▸ **How to complete this task**:
Only lines with the word "posedge" are wanted; copy each of them from the listing below.

[[ Information shown open ]]

**src/rtl/exc_pkg.sv**
```systemverilog
package exc_pkg;

  typedef enum logic [2:0] {
    EXC_NONE,
    EXC_RESET,
    EXC_UNDEF,
    EXC_TRAP,
    EXC_PABT,
    EXC_DABT,
    EXC_IRQ,
    EXC_FAST
  } exc_kind_e;

  localparam logic [4:0] MODE_SUPV = 5'b10011;
  localparam logic [4:0] MODE_UNDF = 5'b11011;
  localparam logic [4:0] MODE_ABRT = 5'b10111;
  localparam logic [4:0] MODE_IRQ  = 5'b10010;
  localparam logic [4:0] MODE_FAST = 5'b10001;

  localparam int BIT_STATE  = 5;
  localparam int BIT_FMASK  = 6;
  localparam int BIT_IMASK  = 7;
  localparam int BIT_AMASK  = 8;
  localparam int BIT_ENDIAN = 9;

  function automatic logic [4:0] mode_code(input exc_kind_e k);
    case (k)
      EXC_UNDEF:           return MODE_UNDF;
      EXC_PABT, EXC_DABT:  return MODE_ABRT;
      EXC_IRQ:             return MODE_IRQ;
      EXC_FAST:            return MODE_FAST;
      default:             return MODE_SUPV;
    endcase
  endfunction

  function automatic logic [4:0] vec_offset(input exc_kind_e k);
    case (k)
      EXC_UNDEF: return 5'h04;
      EXC_TRAP:  return 5'h08;
      EXC_PABT:  return 5'h0C;
      EXC_DABT:  return 5'h10;
      EXC_IRQ:   return 5'h18;
      EXC_FAST:  return 5'h1C;
      default:   return 5'h00;
    endcase
  endfunction

endpackage

```
**src/rtl/exc_arbiter.sv**
```systemverilog
module exc_arbiter
  import exc_pkg::*;
(
  input  logic      ev_reset,
  input  logic      ev_undef,
  input  logic      ev_trap,
  input  logic      ev_pabort,
  input  logic      ev_dabort,
  input  logic      irq_req,
  input  logic      fast_req,
  input  logic      at_boundary,
  input  logic      exec_valid,
  input  logic      irq_masked,
  input  logic      fast_masked,
  output exc_kind_e kind
);
  localparam int NREQ = 7;

  // index 0 is the most urgent
  function automatic exc_kind_e rank_kind(input int idx);
    case (idx)
      0:       return EXC_RESET;
      1:       return EXC_DABT;
      2:       return EXC_FAST;
      3:       return EXC_IRQ;
      4:       return EXC_PABT;
      5:       return EXC_UNDEF;
      default: return EXC_TRAP;
    endcase
  endfunction

  logic [NREQ-1:0] req;

  always_comb begin
    req[0] = ev_reset;
    req[1] = ev_dabort;
    req[2] = fast_req & at_boundary & ~fast_masked;
    req[3] = irq_req & at_boundary & ~irq_masked;
    req[4] = ev_pabort & exec_valid;
    req[5] = ev_undef;
    req[6] = ev_trap;
  end

  always_comb begin
    kind = EXC_NONE;
    for (int i = NREQ - 1; i >= 0; i--) begin
      if (req[i]) kind = rank_kind(i);
    end
  end

endmodule

```
**src/rtl/exc_state_calc.sv**
```systemverilog
module exc_state_calc
  import exc_pkg::*;
#(
  parameter int STAT_W = 32,
  parameter int ADDR_W = 32
) (
  input  exc_kind_e         kind,
  input  logic [STAT_W-1:0] cur_status,
  input  logic [ADDR_W-1:0] fault_addr,
  input  logic [ADDR_W-1:0] next_addr,
  input  logic              endian_in,
  output logic [STAT_W-1:0] nxt_status,
  output logic [STAT_W-1:0] nxt_saved,
  output logic [4:0]        nxt_mode,
  output logic [ADDR_W-1:0] nxt_link
);
  localparam logic [ADDR_W-1:0] STEP4 = ADDR_W'(4);
  localparam logic [ADDR_W-1:0] STEP8 = ADDR_W'(8);

  always_comb begin
    nxt_mode               = mode_code(kind);
    nxt_status             = cur_status;
    nxt_status[4:0]        = nxt_mode;
    nxt_status[BIT_STATE]  = 1'b0;
    nxt_status[BIT_IMASK]  = 1'b1;
    nxt_status[BIT_ENDIAN] = endian_in;
    if (kind == EXC_RESET || kind == EXC_FAST) nxt_status[BIT_FMASK] = 1'b1;
    if (kind != EXC_UNDEF && kind != EXC_TRAP) nxt_status[BIT_AMASK] = 1'b1;
  end

  always_comb begin
    nxt_saved = (kind == EXC_RESET) ? '0 : cur_status;
    case (kind)
      EXC_UNDEF, EXC_TRAP: nxt_link = next_addr;
      EXC_PABT:            nxt_link = fault_addr + STEP4;
      EXC_DABT:            nxt_link = fault_addr + STEP8;
      EXC_IRQ, EXC_FAST:   nxt_link = next_addr + STEP4;
      default:             nxt_link = '0;
    endcase
  end

endmodule

```
**src/rtl/exc_vector_sel.sv**
```systemverilog
module exc_vector_sel
  import exc_pkg::*;
#(
  parameter int                ADDR_W  = 32,
  parameter logic [ADDR_W-1:0] HI_BASE = ADDR_W'(32'hFFFF_0000)
) (
  input  exc_kind_e         kind,
  input  logic              hivec,
  input  logic              vect_en,
  input  logic [ADDR_W-1:0] vect_addr,
  output logic [ADDR_W-1:0] nxt_pc
);
  logic [ADDR_W-1:0] base;
  logic              is_intr;

  always_comb begin
    base    = hivec ? HI_BASE : '0;
    is_intr = (kind == EXC_IRQ) || (kind == EXC_FAST);
    if (vect_en && is_intr) nxt_pc = vect_addr;
    else                    nxt_pc = base + ADDR_W'(vec_offset(kind));
  end

endmodule

```
**src/rtl/exc_entry_ctrl.sv**
```systemverilog
module exc_entry_ctrl
  import exc_pkg::*;
#(
  parameter int                STAT_W  = 32,
  parameter int                ADDR_W  = 32,
  parameter logic [ADDR_W-1:0] HI_BASE = ADDR_W'(32'hFFFF_0000)
) (
  input  logic              clk,
  input  logic              rst_n,
  input  logic              ev_reset,
  input  logic              ev_undef,
  input  logic              ev_trap,
  input  logic              ev_pabort,
  input  logic              ev_dabort,
  input  logic              irq_req,
  input  logic              fast_req,
  input  logic              at_boundary,
  input  logic              exec_valid,
  input  logic [STAT_W-1:0] cur_status,
  input  logic [ADDR_W-1:0] fault_addr,
  input  logic [ADDR_W-1:0] next_addr,
  input  logic              hivec,
  input  logic              vect_en,
  input  logic [ADDR_W-1:0] vect_addr,
  input  logic              endian_in,
  output logic              take,
  output logic [STAT_W-1:0] new_status,
  output logic [STAT_W-1:0] saved_status,
  output logic [4:0]        bank_sel,
  output logic [ADDR_W-1:0] link_addr,
  output logic [ADDR_W-1:0] target_pc
);
  // reset: asserted at once, released after two clock edges
  logic [1:0] rst_pipe;
  logic       rst_sync_n;

  always_ff @(posedge clk or negedge rst_n) begin
    if (!rst_n) rst_pipe <= 2'b00;
    else        rst_pipe <= {rst_pipe[0], 1'b1};
  end
  assign rst_sync_n = rst_pipe[1];

  exc_kind_e         kind;
  logic [STAT_W-1:0] d_status, d_saved;
  logic [4:0]        d_mode;
  logic [ADDR_W-1:0] d_link, d_pc;
  logic              load;

  exc_arbiter u_arb (
    .ev_reset   (ev_reset),
    .ev_undef   (ev_undef),
    .ev_trap    (ev_trap),
    .ev_pabort  (ev_pabort),
    .ev_dabort  (ev_dabort),
    .irq_req    (irq_req),
    .fast_req   (fast_req),
    .at_boundary(at_boundary),
    .exec_valid (exec_valid),
    .irq_masked (cur_status[BIT_IMASK]),
    .fast_masked(cur_status[BIT_FMASK]),
    .kind       (kind)
  );

  exc_state_calc #(.STAT_W(STAT_W), .ADDR_W(ADDR_W)) u_calc (
    .kind      (kind),
    .cur_status(cur_status),
    .fault_addr(fault_addr),
    .next_addr (next_addr),
    .endian_in (endian_in),
    .nxt_status(d_status),
    .nxt_saved (d_saved),
    .nxt_mode  (d_mode),
    .nxt_link  (d_link)
  );

  exc_vector_sel #(.ADDR_W(ADDR_W), .HI_BASE(HI_BASE)) u_vec (
    .kind     (kind),
    .hivec    (hivec),
    .vect_en  (vect_en),
    .vect_addr(vect_addr),
    .nxt_pc   (d_pc)
  );

  assign load = (kind != EXC_NONE);

  always_ff @(posedge clk or negedge rst_sync_n) begin
    if (!rst_sync_n) begin
      take         <= 1'b0;
      new_status   <= '0;
      saved_status <= '0;
      bank_sel     <= '0;
      link_addr    <= '0;
      target_pc    <= '0;
    end else begin
      take <= load;
      if (load) begin
        new_status   <= d_status;
        saved_status <= d_saved;
        bank_sel     <= d_mode;
        link_addr    <= d_link;
        target_pc    <= d_pc;
      end
    end
  end

  // entry always forces state, interrupt mask and endianness fields
  assert_entry_bits_R3: assert property (@(posedge clk) disable iff (!rst_sync_n)
    take |-> (!new_status[BIT_STATE] && new_status[BIT_IMASK]
              && new_status[BIT_ENDIAN] == $past(endian_in)));

  assert_fast_masks_R4: assert property (@(posedge clk) disable iff (!rst_sync_n)
    (take && bank_sel == MODE_FAST) |-> new_status[BIT_FMASK]);

  assert_saved_copy_R7: assert property (@(posedge clk) disable iff (!rst_sync_n)
    (take && !$past(ev_reset)) |-> saved_status == $past(cur_status));

  assert_fast_gate_R10: assert property (@(posedge clk) disable iff (!rst_sync_n)
    (take && bank_sel == MODE_FAST) |->
      ($past(fast_req) && $past(at_boundary) && !$past(cur_status[BIT_FMASK])));

  assert_irq_gate_R10: assert property (@(posedge clk) disable iff (!rst_sync_n)
    (take && bank_sel == MODE_IRQ) |->
      ($past(irq_req) && $past(at_boundary) && !$past(cur_status[BIT_IMASK])));

  assert_pabt_exec_R11: assert property (@(posedge clk) disable iff (!rst_sync_n)
    (take && bank_sel == MODE_ABRT && !$past(ev_dabort)) |->
      ($past(ev_pabort) && $past(exec_valid)));

  assert_take_cause_R13: assert property (@(posedge clk) disable iff (!rst_sync_n)
    take |-> $past(ev_reset | ev_undef | ev_trap | ev_pabort | ev_dabort
                   | irq_req | fast_req));

endmodule

```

[[ Information shown closed ]]

▸ **Task response**:
  always_ff @(posedge clk or negedge rst_n) begin
  always_ff @(posedge clk or negedge rst_sync_n) begin
  assert_entry_bits_R3: assert property (@(posedge clk) disable iff (!rst_sync_n)
  assert_fast_masks_R4: assert property (@(posedge clk) disable iff (!rst_sync_n)
  assert_saved_copy_R7: assert property (@(posedge clk) disable iff (!rst_sync_n)
  assert_fast_gate_R10: assert property (@(posedge clk) disable iff (!rst_sync_n)
  assert_irq_gate_R10: assert property (@(posedge clk) disable iff (!rst_sync_n)
  assert_pabt_exec_R11: assert property (@(posedge clk) disable iff (!rst_sync_n)
  assert_take_cause_R13: assert property (@(posedge clk) disable iff (!rst_sync_n)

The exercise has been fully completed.